[Stored data entries]
- - -

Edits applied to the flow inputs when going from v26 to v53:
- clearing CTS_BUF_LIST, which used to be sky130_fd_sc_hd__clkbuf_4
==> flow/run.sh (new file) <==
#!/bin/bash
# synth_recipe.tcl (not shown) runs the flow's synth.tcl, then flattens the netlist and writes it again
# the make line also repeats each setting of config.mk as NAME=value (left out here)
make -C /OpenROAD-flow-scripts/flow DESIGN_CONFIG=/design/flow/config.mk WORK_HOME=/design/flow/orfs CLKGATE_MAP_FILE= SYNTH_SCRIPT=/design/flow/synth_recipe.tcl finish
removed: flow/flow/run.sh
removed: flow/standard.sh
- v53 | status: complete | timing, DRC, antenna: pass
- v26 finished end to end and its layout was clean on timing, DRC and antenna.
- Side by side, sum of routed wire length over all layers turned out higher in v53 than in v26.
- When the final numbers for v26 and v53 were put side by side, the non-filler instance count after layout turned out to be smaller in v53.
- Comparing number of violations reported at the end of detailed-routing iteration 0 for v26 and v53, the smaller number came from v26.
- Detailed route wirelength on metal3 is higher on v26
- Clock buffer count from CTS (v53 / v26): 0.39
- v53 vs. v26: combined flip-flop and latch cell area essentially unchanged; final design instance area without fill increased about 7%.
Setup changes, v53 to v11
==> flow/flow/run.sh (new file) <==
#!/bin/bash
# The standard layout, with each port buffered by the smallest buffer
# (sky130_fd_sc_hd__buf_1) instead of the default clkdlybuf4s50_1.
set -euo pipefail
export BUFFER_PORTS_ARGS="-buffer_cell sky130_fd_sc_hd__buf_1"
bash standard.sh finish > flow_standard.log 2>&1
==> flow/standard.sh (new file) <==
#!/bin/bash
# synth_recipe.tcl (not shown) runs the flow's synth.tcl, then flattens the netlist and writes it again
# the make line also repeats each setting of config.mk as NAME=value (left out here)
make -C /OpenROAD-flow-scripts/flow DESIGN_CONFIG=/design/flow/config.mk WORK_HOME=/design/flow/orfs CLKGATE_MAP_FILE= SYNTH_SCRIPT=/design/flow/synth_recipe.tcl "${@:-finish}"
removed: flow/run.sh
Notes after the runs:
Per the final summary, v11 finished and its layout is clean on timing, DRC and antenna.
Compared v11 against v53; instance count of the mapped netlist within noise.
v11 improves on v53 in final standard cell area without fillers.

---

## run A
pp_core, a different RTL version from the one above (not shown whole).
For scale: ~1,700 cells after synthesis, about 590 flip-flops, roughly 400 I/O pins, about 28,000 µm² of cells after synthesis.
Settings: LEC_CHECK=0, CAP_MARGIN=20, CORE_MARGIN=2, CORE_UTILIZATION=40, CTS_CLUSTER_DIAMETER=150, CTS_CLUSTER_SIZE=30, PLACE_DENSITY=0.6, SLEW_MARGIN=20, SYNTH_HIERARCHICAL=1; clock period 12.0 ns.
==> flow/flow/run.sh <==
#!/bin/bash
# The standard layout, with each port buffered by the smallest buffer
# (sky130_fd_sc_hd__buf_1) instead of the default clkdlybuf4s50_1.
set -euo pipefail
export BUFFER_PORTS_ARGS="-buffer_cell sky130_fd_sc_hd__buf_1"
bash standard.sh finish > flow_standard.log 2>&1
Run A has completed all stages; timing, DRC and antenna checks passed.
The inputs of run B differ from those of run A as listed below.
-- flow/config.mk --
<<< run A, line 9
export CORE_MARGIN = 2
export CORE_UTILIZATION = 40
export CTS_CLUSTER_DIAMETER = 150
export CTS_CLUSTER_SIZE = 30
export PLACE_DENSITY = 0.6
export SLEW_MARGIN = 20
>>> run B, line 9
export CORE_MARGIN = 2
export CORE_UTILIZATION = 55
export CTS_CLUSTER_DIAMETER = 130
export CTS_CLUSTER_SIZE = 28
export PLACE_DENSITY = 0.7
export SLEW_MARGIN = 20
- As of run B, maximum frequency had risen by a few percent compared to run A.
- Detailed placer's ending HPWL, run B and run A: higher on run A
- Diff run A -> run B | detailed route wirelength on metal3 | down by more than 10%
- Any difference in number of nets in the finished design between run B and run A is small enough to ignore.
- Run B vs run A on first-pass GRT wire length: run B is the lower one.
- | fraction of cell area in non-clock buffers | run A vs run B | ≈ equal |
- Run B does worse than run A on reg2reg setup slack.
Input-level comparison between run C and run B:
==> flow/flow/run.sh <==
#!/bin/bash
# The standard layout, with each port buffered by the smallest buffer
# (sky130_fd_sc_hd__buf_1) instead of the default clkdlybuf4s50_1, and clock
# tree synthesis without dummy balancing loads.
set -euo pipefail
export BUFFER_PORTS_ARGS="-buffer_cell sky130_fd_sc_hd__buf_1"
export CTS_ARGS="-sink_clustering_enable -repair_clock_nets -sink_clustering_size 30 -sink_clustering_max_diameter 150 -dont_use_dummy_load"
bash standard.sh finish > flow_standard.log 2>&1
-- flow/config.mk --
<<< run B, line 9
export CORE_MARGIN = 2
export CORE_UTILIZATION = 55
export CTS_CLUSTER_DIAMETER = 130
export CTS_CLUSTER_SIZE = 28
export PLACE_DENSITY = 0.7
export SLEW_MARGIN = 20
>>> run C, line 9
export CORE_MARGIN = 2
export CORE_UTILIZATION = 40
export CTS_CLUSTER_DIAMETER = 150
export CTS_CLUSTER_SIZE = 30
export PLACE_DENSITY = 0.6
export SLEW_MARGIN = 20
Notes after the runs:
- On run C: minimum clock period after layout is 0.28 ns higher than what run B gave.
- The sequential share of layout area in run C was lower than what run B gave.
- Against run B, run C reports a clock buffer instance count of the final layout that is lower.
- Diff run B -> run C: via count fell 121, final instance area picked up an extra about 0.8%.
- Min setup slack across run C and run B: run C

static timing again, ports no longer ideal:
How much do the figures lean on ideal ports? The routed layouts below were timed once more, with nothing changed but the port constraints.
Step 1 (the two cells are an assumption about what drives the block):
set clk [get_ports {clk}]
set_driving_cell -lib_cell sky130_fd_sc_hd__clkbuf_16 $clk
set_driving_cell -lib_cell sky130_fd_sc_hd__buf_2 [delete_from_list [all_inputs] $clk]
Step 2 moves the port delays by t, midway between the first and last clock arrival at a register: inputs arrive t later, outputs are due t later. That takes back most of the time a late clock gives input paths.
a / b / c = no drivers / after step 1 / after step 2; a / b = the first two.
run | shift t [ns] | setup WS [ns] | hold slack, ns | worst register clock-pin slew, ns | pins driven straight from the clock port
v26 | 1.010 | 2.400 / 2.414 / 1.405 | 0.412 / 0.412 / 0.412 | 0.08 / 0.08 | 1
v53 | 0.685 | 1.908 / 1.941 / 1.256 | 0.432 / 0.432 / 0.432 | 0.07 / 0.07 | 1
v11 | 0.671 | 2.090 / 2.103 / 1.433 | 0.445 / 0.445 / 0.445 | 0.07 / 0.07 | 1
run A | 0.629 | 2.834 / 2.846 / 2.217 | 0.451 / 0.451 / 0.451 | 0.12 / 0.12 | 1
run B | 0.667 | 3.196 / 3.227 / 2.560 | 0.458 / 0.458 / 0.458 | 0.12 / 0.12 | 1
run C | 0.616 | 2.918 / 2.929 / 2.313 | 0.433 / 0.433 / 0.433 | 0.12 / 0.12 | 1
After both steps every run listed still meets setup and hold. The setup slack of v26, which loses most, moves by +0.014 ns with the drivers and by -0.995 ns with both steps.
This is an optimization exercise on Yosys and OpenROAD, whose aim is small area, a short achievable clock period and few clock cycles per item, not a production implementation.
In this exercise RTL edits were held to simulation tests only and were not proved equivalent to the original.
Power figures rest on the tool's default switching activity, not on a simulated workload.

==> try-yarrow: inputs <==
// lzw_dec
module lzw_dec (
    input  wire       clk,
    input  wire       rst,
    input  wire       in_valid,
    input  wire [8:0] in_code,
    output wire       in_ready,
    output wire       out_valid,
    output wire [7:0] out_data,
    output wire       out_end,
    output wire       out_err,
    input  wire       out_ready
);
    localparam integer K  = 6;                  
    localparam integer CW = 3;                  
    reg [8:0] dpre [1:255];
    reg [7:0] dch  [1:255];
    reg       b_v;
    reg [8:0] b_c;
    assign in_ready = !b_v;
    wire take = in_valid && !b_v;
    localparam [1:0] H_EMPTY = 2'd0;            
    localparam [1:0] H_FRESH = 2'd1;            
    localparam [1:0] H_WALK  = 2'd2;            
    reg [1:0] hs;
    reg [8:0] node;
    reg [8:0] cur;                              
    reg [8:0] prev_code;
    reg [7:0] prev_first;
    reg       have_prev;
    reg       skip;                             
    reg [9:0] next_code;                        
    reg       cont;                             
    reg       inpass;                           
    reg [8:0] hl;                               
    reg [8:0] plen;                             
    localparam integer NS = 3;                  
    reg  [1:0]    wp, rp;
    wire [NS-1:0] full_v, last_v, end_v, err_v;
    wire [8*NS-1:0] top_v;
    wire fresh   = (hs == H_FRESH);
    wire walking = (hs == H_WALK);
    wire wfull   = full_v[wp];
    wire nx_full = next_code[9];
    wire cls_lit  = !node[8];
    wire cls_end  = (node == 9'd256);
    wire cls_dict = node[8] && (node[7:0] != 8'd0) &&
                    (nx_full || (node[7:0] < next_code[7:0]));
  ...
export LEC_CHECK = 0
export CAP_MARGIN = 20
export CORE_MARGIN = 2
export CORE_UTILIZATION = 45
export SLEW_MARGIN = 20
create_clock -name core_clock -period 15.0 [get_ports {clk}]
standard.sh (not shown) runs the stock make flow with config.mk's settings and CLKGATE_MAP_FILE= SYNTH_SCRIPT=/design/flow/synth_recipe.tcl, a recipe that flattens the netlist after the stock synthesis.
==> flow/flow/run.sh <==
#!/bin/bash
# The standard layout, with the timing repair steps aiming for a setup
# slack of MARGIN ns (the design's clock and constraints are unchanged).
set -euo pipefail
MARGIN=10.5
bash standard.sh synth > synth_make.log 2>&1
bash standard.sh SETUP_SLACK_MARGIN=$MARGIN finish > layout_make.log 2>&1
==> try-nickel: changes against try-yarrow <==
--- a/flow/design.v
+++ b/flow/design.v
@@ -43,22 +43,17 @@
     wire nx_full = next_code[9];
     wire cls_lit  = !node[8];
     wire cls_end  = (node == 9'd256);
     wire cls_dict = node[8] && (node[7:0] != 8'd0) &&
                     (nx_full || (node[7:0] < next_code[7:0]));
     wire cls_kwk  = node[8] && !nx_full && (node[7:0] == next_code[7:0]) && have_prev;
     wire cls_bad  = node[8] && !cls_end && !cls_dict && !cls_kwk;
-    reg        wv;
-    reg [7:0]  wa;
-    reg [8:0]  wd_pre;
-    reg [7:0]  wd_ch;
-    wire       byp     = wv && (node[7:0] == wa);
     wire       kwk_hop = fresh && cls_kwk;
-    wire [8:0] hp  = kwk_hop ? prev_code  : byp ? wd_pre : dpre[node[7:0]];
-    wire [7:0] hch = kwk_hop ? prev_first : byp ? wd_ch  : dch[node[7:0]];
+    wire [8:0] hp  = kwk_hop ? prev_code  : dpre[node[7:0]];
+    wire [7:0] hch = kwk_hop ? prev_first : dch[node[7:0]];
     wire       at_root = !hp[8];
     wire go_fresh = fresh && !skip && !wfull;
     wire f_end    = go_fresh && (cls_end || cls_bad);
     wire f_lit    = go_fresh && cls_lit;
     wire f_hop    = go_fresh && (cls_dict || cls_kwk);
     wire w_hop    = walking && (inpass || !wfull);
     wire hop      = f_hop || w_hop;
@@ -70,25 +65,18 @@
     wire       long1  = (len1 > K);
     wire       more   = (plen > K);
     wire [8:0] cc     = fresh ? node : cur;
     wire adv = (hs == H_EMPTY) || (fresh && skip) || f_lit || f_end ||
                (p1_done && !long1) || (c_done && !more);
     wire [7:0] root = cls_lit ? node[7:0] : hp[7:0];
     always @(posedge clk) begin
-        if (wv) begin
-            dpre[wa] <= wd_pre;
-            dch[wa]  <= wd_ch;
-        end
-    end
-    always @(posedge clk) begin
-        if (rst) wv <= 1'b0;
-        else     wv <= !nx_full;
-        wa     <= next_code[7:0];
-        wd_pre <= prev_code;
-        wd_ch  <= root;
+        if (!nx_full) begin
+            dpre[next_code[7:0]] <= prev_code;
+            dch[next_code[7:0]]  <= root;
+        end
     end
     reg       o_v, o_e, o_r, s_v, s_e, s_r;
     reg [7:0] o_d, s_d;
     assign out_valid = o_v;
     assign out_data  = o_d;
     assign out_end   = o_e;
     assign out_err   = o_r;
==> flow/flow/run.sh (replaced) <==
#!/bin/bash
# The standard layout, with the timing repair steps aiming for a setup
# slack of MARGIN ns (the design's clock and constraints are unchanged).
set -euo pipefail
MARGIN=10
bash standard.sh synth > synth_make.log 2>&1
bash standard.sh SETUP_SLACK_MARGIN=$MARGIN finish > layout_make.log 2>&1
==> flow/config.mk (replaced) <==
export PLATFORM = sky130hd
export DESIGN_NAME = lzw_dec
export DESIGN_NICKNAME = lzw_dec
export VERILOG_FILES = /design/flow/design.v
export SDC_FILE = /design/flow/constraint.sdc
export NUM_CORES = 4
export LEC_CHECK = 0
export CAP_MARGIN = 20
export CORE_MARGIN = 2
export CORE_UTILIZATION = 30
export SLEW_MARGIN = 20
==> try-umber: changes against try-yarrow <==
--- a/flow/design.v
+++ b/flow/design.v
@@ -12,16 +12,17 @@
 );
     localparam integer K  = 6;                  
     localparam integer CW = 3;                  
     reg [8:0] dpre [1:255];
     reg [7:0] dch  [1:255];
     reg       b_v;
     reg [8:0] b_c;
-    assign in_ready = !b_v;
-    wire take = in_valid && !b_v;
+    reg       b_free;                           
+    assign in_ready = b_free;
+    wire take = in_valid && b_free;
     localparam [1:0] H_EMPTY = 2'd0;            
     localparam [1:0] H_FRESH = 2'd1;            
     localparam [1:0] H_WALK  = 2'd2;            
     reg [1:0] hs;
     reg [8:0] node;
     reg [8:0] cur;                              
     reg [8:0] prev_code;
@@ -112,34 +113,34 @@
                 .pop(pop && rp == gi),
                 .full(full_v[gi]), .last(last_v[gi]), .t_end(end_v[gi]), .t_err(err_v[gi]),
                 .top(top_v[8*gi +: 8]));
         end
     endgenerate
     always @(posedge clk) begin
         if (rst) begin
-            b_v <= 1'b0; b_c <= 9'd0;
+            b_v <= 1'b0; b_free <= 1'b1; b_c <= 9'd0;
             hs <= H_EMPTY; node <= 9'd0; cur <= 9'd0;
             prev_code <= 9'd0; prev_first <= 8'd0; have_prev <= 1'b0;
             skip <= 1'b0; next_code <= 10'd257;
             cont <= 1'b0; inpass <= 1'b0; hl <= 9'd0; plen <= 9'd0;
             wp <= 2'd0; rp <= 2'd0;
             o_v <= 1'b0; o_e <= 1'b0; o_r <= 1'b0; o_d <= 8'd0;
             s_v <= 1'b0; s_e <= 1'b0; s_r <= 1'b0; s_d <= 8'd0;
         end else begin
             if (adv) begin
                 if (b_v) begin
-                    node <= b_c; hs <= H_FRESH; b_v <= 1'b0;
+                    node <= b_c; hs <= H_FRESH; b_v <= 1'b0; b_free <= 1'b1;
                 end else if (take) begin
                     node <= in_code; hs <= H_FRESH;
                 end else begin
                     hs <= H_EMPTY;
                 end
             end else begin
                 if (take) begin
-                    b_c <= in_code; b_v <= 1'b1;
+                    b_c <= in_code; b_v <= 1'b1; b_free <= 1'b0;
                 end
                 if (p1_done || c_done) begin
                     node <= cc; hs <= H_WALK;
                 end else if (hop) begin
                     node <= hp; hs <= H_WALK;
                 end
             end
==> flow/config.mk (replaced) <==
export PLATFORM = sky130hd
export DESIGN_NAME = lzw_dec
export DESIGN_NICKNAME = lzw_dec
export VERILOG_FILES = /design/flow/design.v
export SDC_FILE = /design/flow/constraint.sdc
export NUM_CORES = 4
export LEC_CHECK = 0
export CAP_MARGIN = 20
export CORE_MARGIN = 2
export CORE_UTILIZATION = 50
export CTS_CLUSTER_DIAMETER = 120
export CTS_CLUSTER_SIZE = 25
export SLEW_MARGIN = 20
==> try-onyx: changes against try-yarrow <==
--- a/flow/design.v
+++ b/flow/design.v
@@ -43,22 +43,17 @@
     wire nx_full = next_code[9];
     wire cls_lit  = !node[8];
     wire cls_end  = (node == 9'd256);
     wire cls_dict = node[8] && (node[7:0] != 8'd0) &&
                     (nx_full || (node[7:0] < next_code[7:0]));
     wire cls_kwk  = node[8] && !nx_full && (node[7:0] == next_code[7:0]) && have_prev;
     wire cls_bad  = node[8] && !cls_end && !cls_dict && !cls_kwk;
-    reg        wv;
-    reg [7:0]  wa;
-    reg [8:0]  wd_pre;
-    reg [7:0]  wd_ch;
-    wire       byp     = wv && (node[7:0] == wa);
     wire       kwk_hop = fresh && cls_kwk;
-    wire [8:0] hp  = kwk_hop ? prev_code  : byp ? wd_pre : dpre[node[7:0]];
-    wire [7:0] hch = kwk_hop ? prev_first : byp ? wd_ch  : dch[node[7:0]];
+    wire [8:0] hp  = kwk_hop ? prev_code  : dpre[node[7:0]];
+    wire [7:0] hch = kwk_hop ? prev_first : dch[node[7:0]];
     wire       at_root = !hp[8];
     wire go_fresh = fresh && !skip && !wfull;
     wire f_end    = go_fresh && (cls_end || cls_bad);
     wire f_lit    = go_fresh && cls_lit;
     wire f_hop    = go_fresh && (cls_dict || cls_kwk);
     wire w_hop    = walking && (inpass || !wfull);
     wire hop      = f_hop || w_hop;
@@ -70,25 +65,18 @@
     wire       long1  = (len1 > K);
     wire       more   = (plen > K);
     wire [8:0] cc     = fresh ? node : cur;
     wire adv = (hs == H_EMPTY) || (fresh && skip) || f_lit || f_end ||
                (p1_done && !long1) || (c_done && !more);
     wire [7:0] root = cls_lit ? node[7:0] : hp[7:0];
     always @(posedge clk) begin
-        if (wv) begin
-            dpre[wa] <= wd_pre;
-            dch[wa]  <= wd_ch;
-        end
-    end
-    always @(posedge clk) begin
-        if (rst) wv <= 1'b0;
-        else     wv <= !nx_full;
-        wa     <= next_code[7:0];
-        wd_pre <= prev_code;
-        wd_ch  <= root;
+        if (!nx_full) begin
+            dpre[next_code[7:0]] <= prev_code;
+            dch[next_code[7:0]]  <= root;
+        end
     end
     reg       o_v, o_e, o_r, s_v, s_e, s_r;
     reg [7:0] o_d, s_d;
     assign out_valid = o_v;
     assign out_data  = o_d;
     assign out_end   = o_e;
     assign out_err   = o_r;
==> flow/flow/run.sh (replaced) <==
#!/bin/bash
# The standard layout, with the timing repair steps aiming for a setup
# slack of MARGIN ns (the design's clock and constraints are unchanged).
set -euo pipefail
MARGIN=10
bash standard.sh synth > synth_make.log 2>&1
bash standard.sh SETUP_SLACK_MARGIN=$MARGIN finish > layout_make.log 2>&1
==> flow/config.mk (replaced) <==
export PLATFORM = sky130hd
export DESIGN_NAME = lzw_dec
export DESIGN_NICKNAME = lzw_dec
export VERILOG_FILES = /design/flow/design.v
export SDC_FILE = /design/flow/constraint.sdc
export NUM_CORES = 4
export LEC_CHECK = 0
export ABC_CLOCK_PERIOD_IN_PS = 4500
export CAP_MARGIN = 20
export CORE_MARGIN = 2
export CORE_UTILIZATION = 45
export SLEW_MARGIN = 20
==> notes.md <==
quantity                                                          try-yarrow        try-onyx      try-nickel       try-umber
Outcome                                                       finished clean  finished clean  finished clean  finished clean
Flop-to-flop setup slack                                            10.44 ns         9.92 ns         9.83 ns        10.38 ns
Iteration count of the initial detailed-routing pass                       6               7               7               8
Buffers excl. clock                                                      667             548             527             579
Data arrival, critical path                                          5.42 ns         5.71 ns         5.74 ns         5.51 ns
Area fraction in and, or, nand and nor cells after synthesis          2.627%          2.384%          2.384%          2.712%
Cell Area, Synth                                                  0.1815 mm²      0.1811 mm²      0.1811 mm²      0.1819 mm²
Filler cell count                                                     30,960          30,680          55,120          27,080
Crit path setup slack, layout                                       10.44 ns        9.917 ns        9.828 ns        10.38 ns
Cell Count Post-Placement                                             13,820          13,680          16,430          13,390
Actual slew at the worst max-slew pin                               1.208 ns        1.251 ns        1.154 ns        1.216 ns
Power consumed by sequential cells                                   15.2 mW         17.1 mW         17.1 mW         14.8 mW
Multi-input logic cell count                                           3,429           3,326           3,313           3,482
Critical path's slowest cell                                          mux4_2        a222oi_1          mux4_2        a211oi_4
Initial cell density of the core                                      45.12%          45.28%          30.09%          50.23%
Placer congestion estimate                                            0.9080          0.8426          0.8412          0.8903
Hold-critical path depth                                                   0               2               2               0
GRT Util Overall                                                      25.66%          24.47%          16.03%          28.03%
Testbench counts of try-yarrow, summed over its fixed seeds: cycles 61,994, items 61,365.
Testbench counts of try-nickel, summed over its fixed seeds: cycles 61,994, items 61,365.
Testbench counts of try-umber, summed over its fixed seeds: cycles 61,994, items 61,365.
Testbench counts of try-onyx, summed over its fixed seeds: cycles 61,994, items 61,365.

- - -

Among the entries above, locate the lines containing "set_driving_cell -lib_cell sky130_fd_sc_hd__buf_2" and "v26 | 1.010", and transcribe exactly those two lines and all lines between.

set_driving_cell -lib_cell sky130_fd_sc_hd__buf_2 [delete_from_list [all_inputs] $clk]
Step 2 moves the port delays by t, midway between the first and last clock arrival at a register: inputs arrive t later, outputs are due t later. That takes back most of the time a late clock gives input paths.
a / b / c = no drivers / after step 1 / after step 2; a / b = the first two.
run | shift t [ns] | setup WS [ns] | hold slack, ns | worst register clock-pin slew, ns | pins driven straight from the clock port
v26 | 1.010 | 2.400 / 2.414 / 1.405 | 0.412 / 0.412 / 0.412 | 0.08 / 0.08 | 1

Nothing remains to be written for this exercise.